(Records drawn from a dataset)

### src/rtl/fuzz_round_ctrl.sv
// Fuzzing-round sequencer: holds the DUT in reset, runs it, detects pass/timeout, drains and reloads.
// Optional macro FUZZ_COV_STALL_EN compiles in coverage-stall detection as an extra interrupt source.
module fuzz_round_ctrl #(
   parameter int COV_W          = 30,
   parameter int MAX_WAIT_CYCLE = 1000,
   parameter int WATCHDOG_LIMIT = 50000,
   parameter int RESET_HOLD     = 4,
   parameter int DRAIN_CYCLES   = 5
) (
   input  logic              clock,
   input  logic              reset,
   input  logic [63:0]       tohost,
   input  logic [COV_W-1:0]  cov,
   input  logic              reload_ack,
   input  logic              halt_req,
   output logic              dut_reset,
   output logic              clock_en,
   output logic              reload_req,
   output logic              interrupt,
   output logic              round_done,
   output logic [1:0]        round_result,
   output logic [31:0]       round_count,
   output logic              halted
);

   typedef enum logic [2:0] {HOLD, RUN, DRAIN, RELOAD, HALT} state_t;

   state_t      state, state_nxt;
   logic [31:0] phase_cnt;
   logic [31:0] watchdog;
   logic        halt_latch;
   logic        pass_hit, wd_hit, wd_near, run_exit, stall_hit;

   function automatic logic [31:0] sat_inc(input logic [31:0] v, input logic [31:0] lim);
      return (v >= lim) ? v : v + 32'd1;
   endfunction

   assign pass_hit = tohost[0];
   assign wd_hit   = watchdog >= 32'(WATCHDOG_LIMIT);
   assign wd_near  = watchdog >= 32'(WATCHDOG_LIMIT - 1);
   assign run_exit = (state == RUN) && (pass_hit || wd_hit);

`ifdef FUZZ_COV_STALL_EN
   logic [COV_W-1:0] pre_cov;
   logic [31:0]      stall_cnt;
   logic [31:0]      stall_thr;
   logic             unused_inputs;

   // Threshold scales with coverage: one MAX_WAIT_CYCLE step per 2^19 of coverage sum.
   assign stall_thr     = 32'(MAX_WAIT_CYCLE) * (32'(cov >> 19) + 32'd1);
   assign stall_hit     = stall_cnt >= stall_thr;
   assign unused_inputs = ^tohost[63:1];

   always_ff @(posedge clock or posedge reset) begin
      if (reset) begin
         pre_cov   <= '0;
         stall_cnt <= '0;
      end else if (state == RUN) begin
         if (cov != pre_cov) begin
            pre_cov   <= cov;
            stall_cnt <= '0;
         end else begin
            stall_cnt <= sat_inc(stall_cnt, 32'hFFFF_FFFF);
         end
      end else begin
         pre_cov   <= '0;
         stall_cnt <= '0;
      end
   end
`else
   logic unused_inputs;

   assign stall_hit     = 1'b0;
   assign unused_inputs = ^{tohost[63:1], cov};
`endif

   always_comb begin
      state_nxt  = state;
      dut_reset  = 1'b1;
      clock_en   = 1'b0;
      reload_req = 1'b0;
      halted     = 1'b0;
      case (state)
         HOLD: begin
            clock_en = 1'b1;
            if (phase_cnt == 32'(RESET_HOLD - 1)) state_nxt = RUN;
         end
         RUN: begin
            dut_reset = 1'b0;
            clock_en  = 1'b1;
            if (pass_hit || wd_hit) state_nxt = DRAIN;
         end
         DRAIN: begin
            if (phase_cnt == 32'(DRAIN_CYCLES - 1)) state_nxt = halt_latch ? HALT : RELOAD;
         end
         RELOAD: begin
            reload_req = 1'b1;
            if (reload_ack) state_nxt = HOLD;
         end
         HALT: begin
            halted = 1'b1;
         end
         default: state_nxt = HOLD;
      endcase
   end

   always_ff @(posedge clock or posedge reset) begin
      if (reset) begin
         state        <= HOLD;
         phase_cnt    <= '0;
         watchdog     <= '0;
         halt_latch   <= 1'b0;
         interrupt    <= 1'b0;
         round_done   <= 1'b0;
         round_result <= 2'b00;
         round_count  <= '0;
      end else begin
         state      <= state_nxt;
         halt_latch <= halt_latch | halt_req;
         round_done <= 1'b0;

         // Phase counter times HOLD and DRAIN; restarts on every state change.
         if ((state_nxt == state) && ((state == HOLD) || (state == DRAIN)))
            phase_cnt <= phase_cnt + 32'd1;
         else
            phase_cnt <= '0;

         if (state == RUN)
            watchdog <= sat_inc(watchdog, 32'(WATCHDOG_LIMIT));
         else
            watchdog <= '0;

         if (state == RUN) begin
            if (pass_hit || wd_hit)
               interrupt <= 1'b0;
            else if (stall_hit || wd_near)
               interrupt <= 1'b1;
         end else begin
            interrupt <= 1'b0;
         end

         if (run_exit) begin
            round_done   <= 1'b1;
            round_result <= pass_hit ? 2'b01 : 2'b10;
            round_count  <= round_count + 32'd1;
         end
      end
   end

endmodule
===== config.mk =====
export PLATFORM = sky130hd
export DESIGN_NAME = mul_reservation_station
export DESIGN_NICKNAME = d
export VERILOG_FILES = /design/src/rtl/mul_reservation_station.sv
export SDC_FILE = /design/constraint.sdc
export NUM_CORES = 1
export LEC_CHECK = 0
export ABC_AREA = 1
export BUFFER_PORTS_ARGS = -buffer_cell sky130_fd_sc_hd__buf_2
export CAP_MARGIN = 20
export CORE_ASPECT_RATIO = 0.6
export CORE_MARGIN = 4
export CORE_UTILIZATION = 45
export CTS_CLUSTER_DIAMETER = 40
export DETAILED_ROUTE_END_ITERATION = 8
export SLEW_MARGIN = 0
export SYNTH_ARGS = -nofsm -noshare
export SYNTH_HDL_FRONTEND = slang
export SYNTH_SLANG_ARGS = --single-unit

===== constraint.sdc =====
create_clock -name Clock -period 16.7 [get_ports Clock]
set_input_delay 4.175 -clock Clock [delete_from_list [all_inputs] [get_ports Clock]]
set_output_delay 4.175 -clock Clock [all_outputs]
set_load 0.01 [all_outputs]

▶ YOUR TASK
Copy exactly the line that contains "export ABC_AREA = 1" and every line after it, up to and including the last line of the records.

▶ WRITTEN ANSWER
export ABC_AREA = 1
export BUFFER_PORTS_ARGS = -buffer_cell sky130_fd_sc_hd__buf_2
export CAP_MARGIN = 20
export CORE_ASPECT_RATIO = 0.6
export CORE_MARGIN = 4
export CORE_UTILIZATION = 45
export CTS_CLUSTER_DIAMETER = 40
export DETAILED_ROUTE_END_ITERATION = 8
export SLEW_MARGIN = 0
export SYNTH_ARGS = -nofsm -noshare
export SYNTH_HDL_FRONTEND = slang
export SYNTH_SLANG_ARGS = --single-unit

===== constraint.sdc =====
create_clock -name Clock -period 16.7 [get_ports Clock]
set_input_delay 4.175 -clock Clock [delete_from_list [all_inputs] [get_ports Clock]]
set_output_delay 4.175 -clock Clock [all_outputs]
set_load 0.01 [all_outputs]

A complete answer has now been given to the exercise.